EXERCISE AIM | Only the lines below between the ones containing "nand3b_1 2, nor3_1" and "stage | cells past startpoint | to | from", inclusive, are to be reproduced, each exactly as it stands.

--- INPUT RECORDS Enclosed Below ---

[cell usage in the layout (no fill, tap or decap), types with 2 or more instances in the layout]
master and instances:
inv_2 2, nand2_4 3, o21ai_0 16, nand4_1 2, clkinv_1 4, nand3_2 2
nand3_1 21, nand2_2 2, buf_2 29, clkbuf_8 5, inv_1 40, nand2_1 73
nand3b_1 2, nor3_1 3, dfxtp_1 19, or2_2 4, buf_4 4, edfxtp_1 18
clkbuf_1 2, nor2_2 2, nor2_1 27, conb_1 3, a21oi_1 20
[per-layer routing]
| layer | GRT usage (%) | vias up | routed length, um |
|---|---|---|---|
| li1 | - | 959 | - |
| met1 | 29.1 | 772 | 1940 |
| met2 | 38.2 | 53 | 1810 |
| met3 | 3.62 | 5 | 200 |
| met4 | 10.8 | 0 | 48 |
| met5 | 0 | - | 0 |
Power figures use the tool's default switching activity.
## config.mk

```make
export PLATFORM = sky130hd
export DESIGN_NAME = uart_register_block
export DESIGN_NICKNAME = d
export VERILOG_FILES = /design/src/rtl/urb_pkg.sv /design/src/rtl/uart_register_block.sv /design/src/rtl/urb_ctrl.sv /design/src/rtl/urb_datapath.sv
export SDC_FILE = /design/constraint.sdc
export NUM_CORES = 1
export LEC_CHECK = 0
export ABC_AREA = 0
export BUFFER_PORTS_ARGS = -buffer_cell sky130_fd_sc_hd__buf_2
export CAP_MARGIN = 20
export CORE_ASPECT_RATIO = 1.75
export CORE_MARGIN = 2
export CORE_UTILIZATION = 45
export CTS_CLUSTER_SIZE = 10
export DETAILED_ROUTE_END_ITERATION = 7
export PLACE_DENSITY = 0.58
export SYNTH_ARGS = -nofsm -noshare
export SYNTH_HDL_FRONTEND = slang
export SYNTH_SLANG_ARGS = --single-unit
```

## constraint.sdc

```tcl
create_clock -name clk -period 4.3 [get_ports clk]
set_input_delay 0.215 -clock clk [delete_from_list [all_inputs] [get_ports clk]]
set_output_delay 0.215 -clock clk [all_outputs]
set_load 0.01 [all_outputs]
```
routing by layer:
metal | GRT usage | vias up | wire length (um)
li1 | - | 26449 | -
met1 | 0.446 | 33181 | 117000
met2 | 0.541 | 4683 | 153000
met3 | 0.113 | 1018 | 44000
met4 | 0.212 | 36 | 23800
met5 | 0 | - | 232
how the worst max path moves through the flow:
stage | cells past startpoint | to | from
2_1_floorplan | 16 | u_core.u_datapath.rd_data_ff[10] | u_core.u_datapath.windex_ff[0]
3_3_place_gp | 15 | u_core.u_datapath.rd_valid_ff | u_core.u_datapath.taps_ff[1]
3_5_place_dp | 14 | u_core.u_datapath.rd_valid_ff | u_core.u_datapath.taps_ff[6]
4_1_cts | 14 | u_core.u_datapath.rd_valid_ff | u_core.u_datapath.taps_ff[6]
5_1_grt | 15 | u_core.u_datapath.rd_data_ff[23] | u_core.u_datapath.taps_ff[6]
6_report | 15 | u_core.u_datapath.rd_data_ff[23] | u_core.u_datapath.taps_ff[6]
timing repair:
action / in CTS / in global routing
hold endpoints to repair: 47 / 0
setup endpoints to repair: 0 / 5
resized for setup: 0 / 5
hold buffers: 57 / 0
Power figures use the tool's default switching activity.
### src/hw/rtl/mcasc_mul.sv
// Shift-add serial multiplier: SUM_W-bit mean times VAL_W-bit gain,
// one gain bit per cycle. Depends on mcasc_pkg.
module mcasc_mul
    import mcasc_pkg::*;
(
    input  logic              clk,
    input  logic              rst_n,
    input  logic              start,
    input  logic [SUM_W-1:0]  multiplicand,
    input  logic [VAL_W-1:0]  multiplier,
    output mcasc_unit_stat_t  stat,
    output logic [PROD_W-1:0] product
);
    localparam int STEP_W = $clog2(VAL_W);

    logic              busy_reg, busy_next;
    logic              done_reg, done_next;
    logic [STEP_W-1:0] cnt_reg, cnt_next;
    logic [SUM_W-1:0]  mcand_reg, mcand_next;
    logic [SUM_W-1:0]  hi_reg, hi_next;
    logic [VAL_W-1:0]  lo_reg, lo_next;

    logic [SUM_W:0]    psum;

    always_comb
    begin
        psum       = {1'b0, hi_reg} + (lo_reg[0] ? {1'b0, mcand_reg} : '0);
        busy_next  = busy_reg;
        done_next  = 1'b0;
        cnt_next   = cnt_reg;
        mcand_next = mcand_reg;
        hi_next    = hi_reg;
        lo_next    = lo_reg;
        if (start)
        begin
            busy_next  = 1'b1;
            cnt_next   = '0;
            mcand_next = multiplicand;
            hi_next    = '0;
            lo_next    = multiplier;
        end
        else if (busy_reg)
        begin
            // add then shift the whole {hi, lo} pair right by one
            hi_next  = psum[SUM_W:1];
            lo_next  = {psum[0], lo_reg[VAL_W-1:1]};
            cnt_next = cnt_reg + STEP_W'(1);
            if (cnt_reg == STEP_W'(VAL_W - 1))
            begin
                busy_next = 1'b0;
                done_next = 1'b1;
            end
        end
    end

    always_ff @(posedge clk or negedge rst_n)
    begin
        if (!rst_n)
        begin
            busy_reg <= 1'b0;
            done_reg <= 1'b0;
            cnt_reg  <= '0;
        end
        else
        begin
            busy_reg <= busy_next;
            done_reg <= done_next;
            cnt_reg  <= cnt_next;
        end
    end

    always_ff @(posedge clk)
    begin
        mcand_reg <= mcand_next;
        hi_reg    <= hi_next;
        lo_reg    <= lo_next;
    end

    assign stat.busy = busy_reg;
    assign stat.done = done_reg;
    assign product   = {hi_reg, lo_reg};
endmodule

--- End of Enclosed INPUT RECORDS ---

EXPECTED OUTPUT |
nand3b_1 2, nor3_1 3, dfxtp_1 19, or2_2 4, buf_4 4, edfxtp_1 18
clkbuf_1 2, nor2_2 2, nor2_1 27, conb_1 3, a21oi_1 20
[per-layer routing]
| layer | GRT usage (%) | vias up | routed length, um |
|---|---|---|---|
| li1 | - | 959 | - |
| met1 | 29.1 | 772 | 1940 |
| met2 | 38.2 | 53 | 1810 |
| met3 | 3.62 | 5 | 200 |
| met4 | 10.8 | 0 | 48 |
| met5 | 0 | - | 0 |
Power figures use the tool's default switching activity.
## config.mk

```make
export PLATFORM = sky130hd
export DESIGN_NAME = uart_register_block
export DESIGN_NICKNAME = d
export VERILOG_FILES = /design/src/rtl/urb_pkg.sv /design/src/rtl/uart_register_block.sv /design/src/rtl/urb_ctrl.sv /design/src/rtl/urb_datapath.sv
export SDC_FILE = /design/constraint.sdc
export NUM_CORES = 1
export LEC_CHECK = 0
export ABC_AREA = 0
export BUFFER_PORTS_ARGS = -buffer_cell sky130_fd_sc_hd__buf_2
export CAP_MARGIN = 20
export CORE_ASPECT_RATIO = 1.75
export CORE_MARGIN = 2
export CORE_UTILIZATION = 45
export CTS_CLUSTER_SIZE = 10
export DETAILED_ROUTE_END_ITERATION = 7
export PLACE_DENSITY = 0.58
export SYNTH_ARGS = -nofsm -noshare
export SYNTH_HDL_FRONTEND = slang
export SYNTH_SLANG_ARGS = --single-unit
```

## constraint.sdc

```tcl
create_clock -name clk -period 4.3 [get_ports clk]
set_input_delay 0.215 -clock clk [delete_from_list [all_inputs] [get_ports clk]]
set_output_delay 0.215 -clock clk [all_outputs]
set_load 0.01 [all_outputs]
```
routing by layer:
metal | GRT usage | vias up | wire length (um)
li1 | - | 26449 | -
met1 | 0.446 | 33181 | 117000
met2 | 0.541 | 4683 | 153000
met3 | 0.113 | 1018 | 44000
met4 | 0.212 | 36 | 23800
met5 | 0 | - | 232
how the worst max path moves through the flow:
stage | cells past startpoint | to | from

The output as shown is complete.